Trump Sued Again for Refusing to Unblock Certain Twitter Users

U.S. President Donald Trump leaves after delivering remarks following the U.S. Military airstrike against Iranian General Qassem Soleimani in Baghdad, Iraq, in West Palm Beach, Florida, U.S., January 3, 2020. REUTERS/Tom Brenner

See OUr Deep Dive on Officials Blocking Critics

The Knight First Amendment Institute at Columbia University is suing President Donald Trump for continuing to block several Twitter users from his @RealDonaldTrump account even after several federal courts ruled the practice unconstitutional.

Filed in United States District Court for the Southern District of New York on July 31st, the suit claims that the president has continued to block two categories of individuals:

  1.  “[I]ndividuals who were blocked during Trump’s presidency but cannot specify, provide a copy of, the specific tweet that provoked the Defendants to block them.” 
  2. “[I]ndividuals who were blocked from the account before President Trump was inaugurated but whom Defendants continue to block today.”

According to the complaint, the President’s staff told the Knight Institute as recently as July 20nd that the President “does not intend to unblock persons who were blocked prior to his inauguration or who cannot identify a tweet that proceeded and allegedly precipitated the blocking.” 

One of the users who still cannot access the president’s account, Donald Moynihan, a professor of public policy at Georgetown University, said that he often replied to the President’s tweets before he was blocked. Moynihan knows he was blocked on July 21, 2017 but, because he sometimes deletes older tweets, is not certain which tweet prompted the blocking.

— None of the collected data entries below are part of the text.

$ cat src/hw/nvm_ctrl_pkg.sv
/*
 * Constants shared by the byte-wide nonvolatile access controller:
 * register offsets in the I/O space, control field positions, reset
 * values and timing counts.
 * Assumes a 40 MHz register clock and a 1 MHz timing oscillator.
 */
package nvm_ctrl_pkg;
   // Clock figures
   localparam int          CLK_PERIOD_NS      = 25;
   localparam int          OSC_FREQ_HZ        = 1000000;
   localparam int          WRITE_OSC_CYCLES   = 8448;
   localparam int          WRITE_TIME_US      =
      int'(64'(WRITE_OSC_CYCLES) * 64'd1000000 / OSC_FREQ_HZ);
   localparam int          WTIMER_W           = 14;

   // Array geometry
   localparam int          NVM_ADDR_W         = 11;
   localparam int          NVM_DATA_W         = 8;
   localparam int          IO_ADDR_W          = 6;

   // I/O offsets
   localparam logic [5:0]  OFS_ADDR_HI        = 6'h1F;
   localparam logic [5:0]  OFS_ADDR_LO        = 6'h1E;
   localparam logic [5:0]  OFS_DATA           = 6'h1D;
   localparam logic [5:0]  OFS_CTRL           = 6'h1C;

   // Control field positions
   localparam int          BIT_READ_STROBE    = 0;
   localparam int          BIT_WRITE_STROBE   = 1;
   localparam int          BIT_WRITE_ARM      = 2;
   localparam int          BIT_READY_IRQ_EN   = 3;

   // Reset values
   localparam logic [10:0] ADDR_RESET         = 11'h000;
   localparam logic [7:0]  DATA_RESET         = 8'h00;
   localparam logic        IRQ_EN_RESET       = 1'b0;

   // Cycle counts on the register clock
   localparam logic [2:0]  ARM_CYCLES         = 3'h4;
   localparam logic [2:0]  WRITE_STALL_CYCLES = 3'h2;
   localparam logic [2:0]  READ_STALL_CYCLES  = 3'h4;
endpackage

$ cat src/hw/nvm_timer_if.sv
/*
 * Carrier between the access controller and its write timer.
 * Assumes all three signals live on the register clock.
 */
`timescale 1ns/1ps
`default_nettype none
interface nvm_timer_if;
   logic start;     // One-cycle request to begin a write
   logic osc_tick;  // One pulse per oscillator rising edge
   logic busy;      // Write in progress

   modport ctrl  (output start, output osc_tick, input busy);
   modport timer (input start, input osc_tick, output busy);
endinterface
`default_nettype wire

$ cat src/hw/osc_edge_sync.sv
/*
 * Brings the free-running timing oscillator into the register clock
 * domain and emits one pulse per rising edge.
 * Assumes the oscillator is much slower than the register clock.
 */
`timescale 1ns/1ps
`default_nettype none
module osc_edge_sync (
   input  wire logic clk_i,
   input  wire logic por_n_i,
   input  wire logic osc_i,
   output var  logic tick_o
);
   logic [2:0] chain;
   logic       level;
   logic [2:0] next_chain;
   logic       next_level;
   logic       next_tick;

   // Shift chain, level moves only when stages two and three agree
   always_comb begin
      next_chain = {chain[1:0], osc_i};
      next_level = level;
      next_tick  = 1'b0;
      if (chain[1] == chain[2]) begin
         next_level = chain[2];
         next_tick  = chain[2] & ~level;
      end
   end

   always_ff @(posedge clk_i or negedge por_n_i) begin
      if (!por_n_i) begin
         chain  <= 3'h0;
         level  <= 1'b0;
         tick_o <= 1'b0;
      end else begin
         chain  <= next_chain;
         level  <= next_level;
         tick_o <= next_tick;
      end
   end
endmodule
`default_nettype wire

$ cat src/hw/nvm_write_timer.sv
/*
 * Self-timed write duration counter, counting oscillator ticks.
 * Assumes power-on reset only, so system resets do not abort a write.
 */
`timescale 1ns/1ps
`default_nettype none
module nvm_write_timer
   import nvm_ctrl_pkg::*;
#(
   parameter int WRITE_CYCLES = WRITE_OSC_CYCLES
) (
   input  wire logic    clk_i,
   input  wire logic    por_n_i,
   nvm_timer_if.timer   tmr
);
   logic [WTIMER_W-1:0] cnt;
   logic                busy;
   logic [WTIMER_W-1:0] next_cnt;
   logic                next_busy;

   // Count ticks from start until the write time has passed
   always_comb begin
      next_cnt  = cnt;
      next_busy = busy;
      if (!busy && tmr.start) begin
         next_busy = 1'b1;
         next_cnt  = '0;
      end else if (busy && tmr.osc_tick) begin
         if (cnt == WTIMER_W'(WRITE_CYCLES - 1)) begin
            next_busy = 1'b0;
         end
         next_cnt = cnt + 1'b1;
      end
   end

   always_ff @(posedge clk_i or negedge por_n_i) begin
      if (!por_n_i) begin
         cnt  <= '0;
         busy <= 1'b0;
      end else begin
         cnt  <= next_cnt;
         busy <= next_busy;
      end
   end

   assign tmr.busy = busy;
endmodule
`default_nettype wire

$ cat src/hw/eeprom_byte_access_ctrl.sv
/*
 * Byte access controller between the CPU I/O registers and the data
 * EEPROM array: armed self-timed writes, stalled reads, ready interrupt.
 * Assumes a combinational array read port and a 1 MHz oscillator pin.
 */
`timescale 1ns/1ps
`default_nettype none
module eeprom_byte_access_ctrl
   import nvm_ctrl_pkg::*;
#(
   parameter int WRITE_CYCLES = WRITE_OSC_CYCLES
) (
   input  wire logic                  clk_i,
   input  wire logic                  rst_n_i,
   input  wire logic                  por_n_i,
   input  wire logic [IO_ADDR_W-1:0]  io_addr_i,
   input  wire logic [7:0]            io_wdata_i,
   input  wire logic                  io_we_i,
   input  wire logic                  io_re_i,
   output var  logic [7:0]            io_rdata_o,
   input  wire logic                  global_irq_enable_i,
   input  wire logic                  selfprog_active_i,
   input  wire logic                  power_down_i,
   input  wire logic                  osc_i,
   output var  logic                  ready_irq_o,
   output var  logic                  cpu_stall_o,
   output var  logic                  osc_keep_o,
   output var  logic [NVM_ADDR_W-1:0] ee_addr_o,
   output var  logic [7:0]            ee_wdata_o,
   output var  logic                  ee_prog_o,
   input  wire logic [7:0]            ee_rdata_i
);
   nvm_timer_if tmr ();

   // Register state
   logic [NVM_ADDR_W-1:0] addr;
   logic [7:0]            data;
   logic                  ready_irq_enable;
   logic                  master_write_arm;
   logic [2:0]            arm_cnt;
   logic [2:0]            stall_cnt;
   logic [7:0]            rdata;
   logic [NVM_ADDR_W-1:0] next_addr;
   logic [7:0]            next_data;
   logic                  next_ready_irq_enable;
   logic                  next_master_write_arm;
   logic [2:0]            next_arm_cnt;
   logic [2:0]            next_stall_cnt;
   logic [7:0]            next_rdata;

   // Write capture state, kept across system reset
   logic [NVM_ADDR_W-1:0] lat_addr;
   logic [7:0]            lat_data;
   logic [NVM_ADDR_W-1:0] next_lat_addr;
   logic [7:0]            next_lat_data;

   // Oscillator hold for a power-down that met a running write
   logic                  osc_hold;
   logic                  next_osc_hold;

   // Decoded accesses
   logic                  wr_ctrl;
   logic                  wr_hi;
   logic                  wr_lo;
   logic                  wr_data;
   logic                  write_busy;
   logic                  start_write;
   logic                  start_read;
   logic                  arm_request;

   assign write_busy  = tmr.busy;
   assign wr_ctrl     = io_we_i && (io_addr_i == OFS_CTRL);
   assign wr_hi       = io_we_i && (io_addr_i == OFS_ADDR_HI);
   assign wr_lo       = io_we_i && (io_addr_i == OFS_ADDR_LO);
   assign wr_data     = io_we_i && (io_addr_i == OFS_DATA);
   assign arm_request = wr_ctrl && io_wdata_i[BIT_WRITE_ARM]
                        && !io_wdata_i[BIT_WRITE_STROBE];

   // Write start needs a live arm, no flash write, no write running
   assign start_write = wr_ctrl && io_wdata_i[BIT_WRITE_STROBE]
                        && master_write_arm
                        && !selfprog_active_i
                        && !write_busy;
   // Read is blocked while a write runs or is being started
   assign start_read  = wr_ctrl && io_wdata_i[BIT_READ_STROBE]
                        && !write_busy && !start_write;

   // Oscillator edges into the register domain
   osc_edge_sync u_sync (
      .clk_i   (clk_i),
      .por_n_i (por_n_i),
      .osc_i   (osc_i),
      .tick_o  (tmr.osc_tick)
   );

   // Self-timed write counter on power-on reset only
   nvm_write_timer #(
      .WRITE_CYCLES (WRITE_CYCLES)
   ) u_timer (
      .clk_i   (clk_i),
      .por_n_i (por_n_i),
      .tmr     (tmr)
   );

   assign tmr.start = start_write;

   // Next values of software-visible registers
   always_comb begin
      next_addr             = addr;
      next_data             = data;
      next_ready_irq_enable = ready_irq_enable;
      next_master_write_arm = master_write_arm;
      next_arm_cnt          = arm_cnt;
      next_stall_cnt        = stall_cnt;
      next_rdata            = rdata;
      // Address writes ignored during a write
      if (wr_hi && !write_busy) begin
         next_addr[NVM_ADDR_W-1:8] = io_wdata_i[NVM_ADDR_W-9:0];
      end
      if (wr_lo && !write_busy) begin
         next_addr[7:0] = io_wdata_i;
      end
      if (wr_data) begin
         next_data = io_wdata_i;
      end
      if (wr_ctrl) begin
         next_ready_irq_enable = io_wdata_i[BIT_READY_IRQ_EN];
      end
      // Arm window counts down and drops after four cycles
      if (arm_cnt != 3'h0) begin
         next_arm_cnt = arm_cnt - 3'h1;
         if (arm_cnt == 3'h1) begin
            next_master_write_arm = 1'b0;
         end
      end
      if (arm_request) begin
         next_master_write_arm = 1'b1;
         next_arm_cnt          = ARM_CYCLES;
      end
      if (start_write) begin
         next_master_write_arm = 1'b0;
         next_arm_cnt          = 3'h0;
      end
      // CPU stall counter
      if (stall_cnt != 3'h0) begin
         next_stall_cnt = stall_cnt - 3'h1;
      end
      if (start_write) begin
         next_stall_cnt = WRITE_STALL_CYCLES;
      end else if (start_read) begin
         next_stall_cnt = READ_STALL_CYCLES;
         next_data      = ee_rdata_i;
      end
      // Registered read-back
      case (io_addr_i)
         OFS_ADDR_HI: next_rdata = {5'h00, addr[NVM_ADDR_W-1:8]};
         OFS_ADDR_LO: next_rdata = addr[7:0];
         OFS_DATA:    next_rdata = data;
         OFS_CTRL:    next_rdata = {4'h0, ready_irq_enable, master_write_arm,
                                    write_busy, 1'b0};
         default:     next_rdata = 8'h00;
      endcase
      if (!io_re_i) begin
         next_rdata = rdata;
      end
   end

   always_ff @(posedge clk_i or negedge rst_n_i) begin
      if (!rst_n_i) begin
         addr             <= ADDR_RESET;
         data             <= DATA_RESET;
         ready_irq_enable <= IRQ_EN_RESET;
         master_write_arm <= 1'b0;
         arm_cnt          <= 3'h0;
         stall_cnt        <= 3'h0;
         rdata            <= 8'h00;
      end else begin
         addr             <= next_addr;
         data             <= next_data;
         ready_irq_enable <= next_ready_irq_enable;
         master_write_arm <= next_master_write_arm;
         arm_cnt          <= next_arm_cnt;
         stall_cnt        <= next_stall_cnt;
         rdata            <= next_rdata;
      end
   end

   // Capture of address and data at write start
   always_comb begin
      next_lat_addr = lat_addr;
      next_lat_data = lat_data;
      if (start_write) begin
         next_lat_addr = addr;
         next_lat_data = data;
      end
   end

   // Power-on reset only, so a running write survives system reset
   always_ff @(posedge clk_i or negedge por_n_i) begin
      if (!por_n_i) begin
         lat_addr <= ADDR_RESET;
         lat_data <= DATA_RESET;
      end else begin
         lat_addr <= next_lat_addr;
         lat_data <= next_lat_data;
      end
   end

   // Oscillator stays on for the rest of a power-down that saw a write
   always_comb begin
      next_osc_hold = osc_hold;
      if (power_down_i && write_busy) begin
         next_osc_hold = 1'b1;
      end
      if (!power_down_i) begin
         next_osc_hold = 1'b0;
      end
   end

   // Power-on reset only, like the write it follows
   always_ff @(posedge clk_i or negedge por_n_i) begin
      if (!por_n_i) begin
         osc_hold <= 1'b0;
      end else begin
         osc_hold <= next_osc_hold;
      end
   end

   // Array side and CPU-facing outputs
   assign ee_addr_o   = write_busy ? lat_addr : addr;
   assign ee_wdata_o  = lat_data;
   assign ee_prog_o   = write_busy;
   assign osc_keep_o  = write_busy || osc_hold;
   assign cpu_stall_o = (stall_cnt != 3'h0);
   assign io_rdata_o  = rdata;
   assign ready_irq_o = ready_irq_enable && global_irq_enable_i
                        && !write_busy;
endmodule
`default_nettype wire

“Plaintiffs bring this lawsuit to compel Defendants to unblock these other accounts and allow their users to participate once again in the public forum that Defendants established,” the complaint states.

The Knight Institute first challenged Trump’s practice of blocking his Twitter critics in 2017. The First Amendment-focused litigation group argued that the President’s personal Twitter account functioned like a public forum, and that blocking certain users from accessing his account constituted viewpoint discrimination.

In 2018, the U.S. District Court for the Southern District of New York sided with the Knight Institute and ordered the President to unblock users. After the president appealed the district court’s ruling, theU.S. Court of Appeals for the Second Circuit upheld the lower court’s decision.